# [Required action]
Read the entries below and pull out each line with the string "place".

# [Collected data entries]

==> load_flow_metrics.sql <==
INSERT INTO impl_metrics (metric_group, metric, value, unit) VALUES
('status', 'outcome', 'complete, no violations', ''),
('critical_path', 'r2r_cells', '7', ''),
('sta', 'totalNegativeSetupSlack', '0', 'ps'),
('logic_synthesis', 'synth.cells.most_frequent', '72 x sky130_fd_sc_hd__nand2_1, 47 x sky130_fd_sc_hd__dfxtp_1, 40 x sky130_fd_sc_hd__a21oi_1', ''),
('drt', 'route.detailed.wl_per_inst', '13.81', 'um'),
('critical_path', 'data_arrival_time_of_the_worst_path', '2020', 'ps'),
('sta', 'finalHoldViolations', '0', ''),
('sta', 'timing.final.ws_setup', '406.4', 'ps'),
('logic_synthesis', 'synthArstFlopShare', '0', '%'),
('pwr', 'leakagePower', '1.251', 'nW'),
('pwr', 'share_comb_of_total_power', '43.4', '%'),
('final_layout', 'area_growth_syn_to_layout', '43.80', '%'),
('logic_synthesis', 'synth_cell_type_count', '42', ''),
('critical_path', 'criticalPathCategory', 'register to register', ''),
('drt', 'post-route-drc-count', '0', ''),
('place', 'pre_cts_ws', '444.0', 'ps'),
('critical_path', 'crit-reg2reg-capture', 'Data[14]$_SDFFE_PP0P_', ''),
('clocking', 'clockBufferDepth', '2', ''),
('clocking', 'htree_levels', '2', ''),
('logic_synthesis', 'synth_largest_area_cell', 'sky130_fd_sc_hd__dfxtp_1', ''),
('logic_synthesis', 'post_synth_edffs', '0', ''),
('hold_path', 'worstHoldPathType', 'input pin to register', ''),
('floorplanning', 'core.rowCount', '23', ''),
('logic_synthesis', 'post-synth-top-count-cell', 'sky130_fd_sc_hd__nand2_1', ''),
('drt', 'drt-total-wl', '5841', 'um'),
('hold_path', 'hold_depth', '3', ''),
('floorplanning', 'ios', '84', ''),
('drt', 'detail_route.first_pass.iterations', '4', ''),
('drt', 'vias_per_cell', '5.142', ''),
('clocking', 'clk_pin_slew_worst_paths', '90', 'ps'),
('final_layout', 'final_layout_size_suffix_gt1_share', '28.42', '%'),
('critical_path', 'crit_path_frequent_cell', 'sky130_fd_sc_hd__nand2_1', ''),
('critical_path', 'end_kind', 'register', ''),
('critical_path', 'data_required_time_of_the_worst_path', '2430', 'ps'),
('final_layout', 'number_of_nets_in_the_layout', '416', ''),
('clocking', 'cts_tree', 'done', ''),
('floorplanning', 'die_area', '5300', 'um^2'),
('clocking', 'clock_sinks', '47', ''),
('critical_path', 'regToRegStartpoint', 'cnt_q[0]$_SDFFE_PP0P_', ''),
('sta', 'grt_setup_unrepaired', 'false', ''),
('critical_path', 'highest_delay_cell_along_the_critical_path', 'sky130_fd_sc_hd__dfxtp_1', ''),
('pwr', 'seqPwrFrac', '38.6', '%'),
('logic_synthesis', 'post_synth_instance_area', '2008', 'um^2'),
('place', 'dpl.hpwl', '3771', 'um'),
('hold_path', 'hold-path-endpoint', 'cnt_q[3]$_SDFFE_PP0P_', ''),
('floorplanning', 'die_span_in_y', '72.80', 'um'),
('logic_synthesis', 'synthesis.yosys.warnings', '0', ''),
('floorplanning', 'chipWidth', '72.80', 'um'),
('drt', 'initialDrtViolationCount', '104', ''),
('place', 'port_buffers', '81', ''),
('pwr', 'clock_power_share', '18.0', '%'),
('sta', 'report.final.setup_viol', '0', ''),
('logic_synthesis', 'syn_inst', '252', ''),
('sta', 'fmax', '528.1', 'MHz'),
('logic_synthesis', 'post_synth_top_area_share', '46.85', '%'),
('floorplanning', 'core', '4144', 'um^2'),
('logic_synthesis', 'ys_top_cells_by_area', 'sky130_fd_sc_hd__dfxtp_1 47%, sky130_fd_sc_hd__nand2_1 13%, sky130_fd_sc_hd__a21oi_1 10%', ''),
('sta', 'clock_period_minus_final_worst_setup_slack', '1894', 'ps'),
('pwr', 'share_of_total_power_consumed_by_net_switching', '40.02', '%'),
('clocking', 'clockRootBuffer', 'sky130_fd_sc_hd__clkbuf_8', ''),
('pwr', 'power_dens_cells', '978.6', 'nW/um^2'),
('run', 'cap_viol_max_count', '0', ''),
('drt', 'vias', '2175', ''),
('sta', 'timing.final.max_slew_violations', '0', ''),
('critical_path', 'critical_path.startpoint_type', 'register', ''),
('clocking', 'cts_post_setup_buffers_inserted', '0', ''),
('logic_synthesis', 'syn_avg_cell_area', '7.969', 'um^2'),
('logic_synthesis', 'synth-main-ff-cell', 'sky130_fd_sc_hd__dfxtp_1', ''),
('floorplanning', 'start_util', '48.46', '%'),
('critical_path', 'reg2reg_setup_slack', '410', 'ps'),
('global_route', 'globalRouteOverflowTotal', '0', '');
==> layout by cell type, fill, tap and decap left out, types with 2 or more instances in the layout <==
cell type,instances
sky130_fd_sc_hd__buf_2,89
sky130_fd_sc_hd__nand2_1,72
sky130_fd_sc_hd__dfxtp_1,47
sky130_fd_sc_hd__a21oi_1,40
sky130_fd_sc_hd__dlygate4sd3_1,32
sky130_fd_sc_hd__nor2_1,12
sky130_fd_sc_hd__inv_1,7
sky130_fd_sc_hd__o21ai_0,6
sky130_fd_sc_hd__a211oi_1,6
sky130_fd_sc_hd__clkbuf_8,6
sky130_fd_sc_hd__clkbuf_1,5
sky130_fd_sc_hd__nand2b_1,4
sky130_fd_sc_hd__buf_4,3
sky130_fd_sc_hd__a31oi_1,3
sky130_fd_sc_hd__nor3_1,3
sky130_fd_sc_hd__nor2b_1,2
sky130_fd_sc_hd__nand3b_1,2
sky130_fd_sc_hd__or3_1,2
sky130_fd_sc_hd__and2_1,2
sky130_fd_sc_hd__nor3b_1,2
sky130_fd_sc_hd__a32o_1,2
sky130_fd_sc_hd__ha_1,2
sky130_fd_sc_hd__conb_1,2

--

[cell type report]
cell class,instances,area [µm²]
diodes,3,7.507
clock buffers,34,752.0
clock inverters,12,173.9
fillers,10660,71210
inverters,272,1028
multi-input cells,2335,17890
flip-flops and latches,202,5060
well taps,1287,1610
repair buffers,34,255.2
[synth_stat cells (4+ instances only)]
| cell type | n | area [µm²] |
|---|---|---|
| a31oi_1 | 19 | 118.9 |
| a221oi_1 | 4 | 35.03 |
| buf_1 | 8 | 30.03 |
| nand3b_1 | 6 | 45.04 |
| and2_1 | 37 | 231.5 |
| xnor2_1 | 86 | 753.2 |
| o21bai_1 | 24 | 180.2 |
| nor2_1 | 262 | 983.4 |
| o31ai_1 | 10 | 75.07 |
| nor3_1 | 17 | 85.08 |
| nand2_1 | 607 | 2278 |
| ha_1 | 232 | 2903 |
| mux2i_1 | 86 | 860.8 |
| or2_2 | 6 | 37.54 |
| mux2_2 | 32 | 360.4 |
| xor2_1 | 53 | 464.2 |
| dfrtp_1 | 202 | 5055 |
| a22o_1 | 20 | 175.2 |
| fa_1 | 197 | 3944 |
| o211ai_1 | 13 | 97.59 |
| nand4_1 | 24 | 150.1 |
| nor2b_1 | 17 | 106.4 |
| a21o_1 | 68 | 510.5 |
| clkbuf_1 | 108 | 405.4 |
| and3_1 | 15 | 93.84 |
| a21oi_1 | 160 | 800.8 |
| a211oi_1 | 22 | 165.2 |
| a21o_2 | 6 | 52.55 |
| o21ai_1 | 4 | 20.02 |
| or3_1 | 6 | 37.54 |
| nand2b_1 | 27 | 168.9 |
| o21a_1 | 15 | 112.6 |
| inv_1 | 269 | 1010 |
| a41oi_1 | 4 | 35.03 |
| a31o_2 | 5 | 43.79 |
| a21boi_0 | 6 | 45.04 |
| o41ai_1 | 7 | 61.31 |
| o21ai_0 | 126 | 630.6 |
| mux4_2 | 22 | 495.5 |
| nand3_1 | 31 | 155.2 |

# [Task output]
('place', 'pre_cts_ws', '444.0', 'ps'),
('place', 'dpl.hpwl', '3771', 'um'),
('place', 'port_buffers', '81', ''),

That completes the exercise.